Saturday

Why Departing Executives Don't Deserve Lavish Deals

Despite a rash of new corporate-governance guidelines, chief executives are still reaping huge severance deals, even when they are forced out.

Richard H. Brown, 55 years old, who was ousted in March as chairman and CEO of Electronic Data Systems, Plano, Texas, will receive severance totaling more than $32 million in cash and stock. The package will require the computer-services company to take a charge of six cents a share in the first quarter. EDS's share price, meanwhile, has fallen 75% in the past year as a push into the now troubled airline and telecommunications industries went awry. In addition, the Securities and Exchange Commission is investigating EDS's financial dealings and disclosures.

Milan Panic, 72, founder and decades-long CEO of ICN Pharmaceuticals, Costa Mesa, Calif., resigned in the summer of 2002 after his slate of directors was defeated in a proxy fight. He is still wrangling for a richer severance than is in his contract.

Under that agreement, he is entitled to receive a $5 million lump-sum severance payment and a $670,000 annual consulting fee for the remainder of his life. That is on top of the $33 million bonus Mr. Milan received in April 2002 after completing the sale to the public of a 20% stake in ICN's Ribapharm unit, which holds rights to a valuable drug used in treating hepatitis C.
Richard J. Kogan, 61, departing CEO of Schering-Plough, is entitled to receive $13.2 million in severance and $26.4 million in retirement payments when he steps down soon, despite a slumped share price and a pending SEC investigation at the pharmaceuticals company.
J. Harold Chandler, 53, fired recently as chairman and CEO of UnumProvident, the nation's largest disability-income insurer, will receive severance of $8.5 million and pension benefits of $8.5 million. Share price of the company, based in Chattanooga, Tenn., has plummeted in recent months as regulators question its claims-handling practices and investment portfolio.
Many of these severance deals, to be sure, were negotiated years ago when the CEOs were first recruited or promoted to the corner office, and can't be rescinded without a legal battle. "They are the residual effects of the boom years when CEOs were treated like star athletes and celebrities," says Carol Bowie, director of governance research services at the Investor Responsibility Research Center in Washington.

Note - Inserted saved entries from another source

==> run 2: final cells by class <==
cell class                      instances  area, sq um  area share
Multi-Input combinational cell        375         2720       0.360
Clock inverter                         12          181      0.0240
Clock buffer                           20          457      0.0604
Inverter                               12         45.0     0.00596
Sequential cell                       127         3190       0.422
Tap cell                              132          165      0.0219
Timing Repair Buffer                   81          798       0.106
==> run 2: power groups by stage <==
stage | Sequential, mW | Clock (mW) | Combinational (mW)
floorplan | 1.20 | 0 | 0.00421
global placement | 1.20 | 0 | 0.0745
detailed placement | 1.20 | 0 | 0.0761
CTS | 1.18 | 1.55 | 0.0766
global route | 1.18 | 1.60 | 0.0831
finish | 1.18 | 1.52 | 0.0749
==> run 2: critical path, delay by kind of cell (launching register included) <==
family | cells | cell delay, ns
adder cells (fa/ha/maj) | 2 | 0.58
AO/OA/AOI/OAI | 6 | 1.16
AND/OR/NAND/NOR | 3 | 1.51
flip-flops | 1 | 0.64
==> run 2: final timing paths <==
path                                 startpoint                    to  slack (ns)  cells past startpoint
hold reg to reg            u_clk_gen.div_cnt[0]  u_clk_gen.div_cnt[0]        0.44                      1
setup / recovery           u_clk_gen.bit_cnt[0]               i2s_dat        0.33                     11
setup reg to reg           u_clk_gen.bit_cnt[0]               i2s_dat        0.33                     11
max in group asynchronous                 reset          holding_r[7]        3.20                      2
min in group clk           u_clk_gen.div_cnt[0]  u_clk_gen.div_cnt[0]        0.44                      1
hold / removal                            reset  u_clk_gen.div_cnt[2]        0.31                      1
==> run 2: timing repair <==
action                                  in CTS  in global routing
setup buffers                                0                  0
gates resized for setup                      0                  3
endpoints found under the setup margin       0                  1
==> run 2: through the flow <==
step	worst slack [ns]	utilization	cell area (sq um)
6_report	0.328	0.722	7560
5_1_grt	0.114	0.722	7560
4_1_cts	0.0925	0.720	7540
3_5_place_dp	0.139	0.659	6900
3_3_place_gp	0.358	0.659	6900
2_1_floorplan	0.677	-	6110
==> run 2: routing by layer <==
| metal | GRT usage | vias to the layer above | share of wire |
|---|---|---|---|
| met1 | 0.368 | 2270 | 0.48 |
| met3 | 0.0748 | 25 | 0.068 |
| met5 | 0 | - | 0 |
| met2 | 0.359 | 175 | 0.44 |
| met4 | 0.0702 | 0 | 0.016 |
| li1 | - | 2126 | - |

Yet corporate directors still haven't put the brakes on runaway executive pay and the practice of guaranteeing CEOs golden parachutes even before they prove their worth. They are out of step with investors and employees, who are angry over watching big payouts for sometimes inept performances, while their investments shrivel, their jobs are cut and they must leave their work with no package at all.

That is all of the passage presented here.